- [ASSIGNED TASK]:
Extract, from the records beneath this instruction, each line that contains the word "StatusInvalid".

Saved data entries

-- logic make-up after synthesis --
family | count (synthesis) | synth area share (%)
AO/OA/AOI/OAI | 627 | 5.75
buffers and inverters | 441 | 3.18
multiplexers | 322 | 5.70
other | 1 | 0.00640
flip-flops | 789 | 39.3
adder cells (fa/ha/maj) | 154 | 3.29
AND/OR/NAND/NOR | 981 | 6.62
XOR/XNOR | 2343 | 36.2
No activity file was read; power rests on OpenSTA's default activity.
### src/rtl/dpq_pkg.sv
// Package with constants, codes and types of the due-date priority queue.
package dpq_pkg;

  // Default sizes
  localparam int unsigned DefaultDepth   = 16;
  localparam int unsigned DefaultTagBits = 16;

  // Field limits
  localparam int unsigned MonthBits = 4;
  localparam int unsigned DayInBits = 6;
  localparam int unsigned DayBits   = 5;
  localparam int unsigned LenBits   = 8;
  localparam int unsigned KeyBits   = MonthBits + DayBits;

  localparam logic [MonthBits-1:0] MaxMonth = 4'd12;
  localparam logic [DayInBits-1:0] MaxDay   = 6'd31;
  localparam logic [LenBits-1:0]   MaxLen   = 8'd12;

  // Request codes
  typedef enum logic {
    OpEnqueue = 1'b0,
    OpDequeue = 1'b1
  } op_e;

  // Result status codes
  typedef enum logic [1:0] {
    StatusOk      = 2'd0,
    StatusInvalid = 2'd1,
    StatusFull    = 2'd2,
    StatusEmpty   = 2'd3
  } status_e;

  // Sequencer states
  typedef enum logic [2:0] {
    StIdle,
    StDeqRd,
    StEnqCmp,
    StEnqWr,
    StResp
  } state_e;

endpackage

### src/rtl/due_date_priority_queue_top.sv
// Top level of the due-date priority queue: circular sorted store and sequencer.
//
//   channel | direction | handshake              | payload
//   --------+-----------+------------------------+-----------------------------------------
//   in      | input     | in_valid_i / in_stall_o | op, due_month, due_day, course_length,
//           |           |                        | item_tag
//   out     | output    | out_valid_o/out_stall_i | accepted, status, out_tag, out_month,
//           |           |                        | out_day
//
// Each request gives one result. A rejected request goes from StIdle straight to StResp, a
// dequeue passes through StDeqRd, and an enqueue passes through StEnqCmp and/or StEnqWr, where
// each stored entry with a later date moves up one slot; each move is one read/compare/write
// of the one-write, one-read store. The input stalls while a request is in the sequencer.
// Reset empties the queue at once; store contents are left as they are.
// A held result keeps its register until taken; the sequencer waits for the slot.
module due_date_priority_queue_top #(
  parameter int unsigned DEPTH    = dpq_pkg::DefaultDepth,
  parameter int unsigned TAG_BITS = dpq_pkg::DefaultTagBits
) (
  input  logic                          clk_i,
  input  logic                          rst_ni,
  input  logic                          in_valid_i,
  output logic                          in_stall_o,
  input  logic                          op_i,
  input  logic [dpq_pkg::MonthBits-1:0] due_month_i,
  input  logic [dpq_pkg::DayInBits-1:0] due_day_i,
  input  logic [dpq_pkg::LenBits-1:0]   course_length_i,
  input  logic [TAG_BITS-1:0]           item_tag_i,
  output logic                          out_valid_o,
  input  logic                          out_stall_i,
  output logic                          accepted_o,
  output logic [1:0]                    status_o,
  output logic [TAG_BITS-1:0]           out_tag_o,
  output logic [dpq_pkg::MonthBits-1:0] out_month_o,
  output logic [dpq_pkg::DayBits-1:0]   out_day_o
);
  import dpq_pkg::*;

  localparam int unsigned IdxW   = (DEPTH > 1) ? $clog2(DEPTH) : 1;
  localparam int unsigned CntW   = $clog2(DEPTH + 1);
  localparam logic [IdxW-1:0] LastIdx = IdxW'(DEPTH - 1);
  localparam logic [CntW-1:0] FullCnt = CntW'(DEPTH);

  typedef struct packed {
    logic [TAG_BITS-1:0]  tag;
    logic [MonthBits-1:0] month;
    logic [DayBits-1:0]   day;
  } entry_t;

  // Circular index helpers
  function automatic logic [IdxW-1:0] idx_next(input logic [IdxW-1:0] p);
    return (p == LastIdx) ? '0 : p + 1'b1;
  endfunction

  function automatic logic [IdxW-1:0] idx_prev(input logic [IdxW-1:0] p);
    return (p == '0) ? LastIdx : p - 1'b1;
  endfunction

  // Control state
  state_e          state_q, state_d;
  logic [IdxW-1:0] head_q, head_d;
  logic [IdxW-1:0] tail_q, tail_d;
  logic [IdxW-1:0] pos_q, pos_d;
  logic [CntW-1:0] count_q, count_d;
  logic            out_valid_q, out_valid_d;

  // Payload registers
  entry_t               new_q, new_d;
  logic                 res_acc_q, res_acc_d;
  status_e              res_status_q, res_status_d;
  entry_t               res_q, res_d;
  logic                 out_acc_q;
  status_e              out_status_q;
  entry_t               out_q;
  logic                 out_load;

  // Store ports
  entry_t          mem_q [DEPTH];
  entry_t          rd_q;
  logic            we;
  logic [IdxW-1:0] waddr;
  entry_t          wdata;
  logic [IdxW-1:0] raddr;

  logic in_xfer;
  logic bad_entry;
  logic later;

  assign in_stall_o = (state_q != StIdle);
  assign in_xfer    = in_valid_i && !in_stall_o;
  assign bad_entry  = (due_month_i > MaxMonth) || (due_day_i > MaxDay) ||
                      (course_length_i == '0) || (course_length_i > MaxLen);
  assign later      = {rd_q.month, rd_q.day} > {new_q.month, new_q.day};

  // Next state, store access and result
  always_comb begin
    state_d      = state_q;
    head_d       = head_q;
    tail_d       = tail_q;
    pos_d        = pos_q;
    count_d      = count_q;
    new_d        = new_q;
    res_acc_d    = res_acc_q;
    res_status_d = res_status_q;
    res_d        = res_q;
    out_load     = 1'b0;
    we           = 1'b0;
    waddr        = pos_q;
    wdata        = new_q;
    raddr        = idx_prev(pos_q);

    case (state_q)
      StIdle: begin
        new_d.tag   = item_tag_i;
        new_d.month = due_month_i;
        new_d.day   = due_day_i[DayBits-1:0];
        res_d       = '0;
        res_acc_d   = 1'b0;
        if (op_i == OpDequeue) begin
          raddr = head_q;
        end else begin
          raddr = idx_prev(tail_q);
        end
        if (in_xfer) begin
          state_d = StResp;
          if (op_i == OpDequeue) begin
            if (count_q == '0) begin
              res_status_d = StatusEmpty;
            end else begin
              state_d = StDeqRd;
            end
          end else if (bad_entry) begin
            res_status_d = StatusInvalid;
          end else if (count_q == FullCnt) begin
            res_status_d = StatusFull;
          end else begin
            res_acc_d    = 1'b1;
            res_status_d = StatusOk;
            pos_d        = tail_q;
            tail_d       = idx_next(tail_q);
            count_d      = count_q + 1'b1;
            if (count_q == '0) begin
              state_d = StEnqWr;
            end else begin
              state_d = StEnqCmp;
            end
          end
        end
      end
      StDeqRd: begin
        // pop the head entry
        res_d        = rd_q;
        res_acc_d    = 1'b1;
        res_status_d = StatusOk;
        head_d       = idx_next(head_q);
        count_d      = count_q - 1'b1;
        state_d      = StResp;
      end
      StEnqCmp: begin
        we = 1'b1;
        if (later) begin
          // move the later entry up one slot and look one further down
          wdata = rd_q;
          pos_d = idx_prev(pos_q);
          raddr = idx_prev(pos_d);
          if (pos_d == head_q) begin
            state_d = StEnqWr;
          end
        end else begin
          state_d = StResp;
        end
      end
      StEnqWr: begin
        we      = 1'b1;
        state_d = StResp;
      end
      StResp: begin
        if (!out_valid_q || !out_stall_i) begin
          out_load = 1'b1;
          state_d  = StIdle;
        end
      end
      default: begin
        state_d = StIdle;
      end
    endcase
  end

  // Drop a taken result, load a new one
  always_comb begin
    out_valid_d = out_valid_q;
    if (out_valid_q && !out_stall_i) begin
      out_valid_d = 1'b0;
    end
    if (out_load) begin
      out_valid_d = 1'b1;
    end
  end

  // Control registers
  always_ff @(posedge clk_i or negedge rst_ni) begin
    if (!rst_ni) begin
      state_q     <= StIdle;
      head_q      <= '0;
      tail_q      <= '0;
      pos_q       <= '0;
      count_q     <= '0;
      out_valid_q <= 1'b0;
    end else begin
      state_q     <= state_d;
      head_q      <= head_d;
      tail_q      <= tail_d;
      pos_q       <= pos_d;
      count_q     <= count_d;
      out_valid_q <= out_valid_d;
    end
  end

  // Payload registers
  always_ff @(posedge clk_i) begin
    new_q        <= new_d;
    res_acc_q    <= res_acc_d;
    res_status_q <= res_status_d;
    res_q        <= res_d;
    if (out_load) begin
      out_acc_q    <= res_acc_q;
      out_status_q <= res_status_q;
      out_q        <= res_q;
    end
  end

  // Entry store: one write, one registered read
  always_ff @(posedge clk_i) begin
    if (we) begin
      mem_q[waddr] <= wdata;
    end
    rd_q <= mem_q[raddr];
  end

  assign out_valid_o = out_valid_q;
  assign accepted_o  = out_acc_q;
  assign status_o    = out_status_q;
  assign out_tag_o   = out_q.tag;
  assign out_month_o = out_q.month;
  assign out_day_o   = out_q.day;

endmodule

- [OUTPUT OF THE EXERCISE]:
    StatusInvalid = 2'd1,
            res_status_d = StatusInvalid;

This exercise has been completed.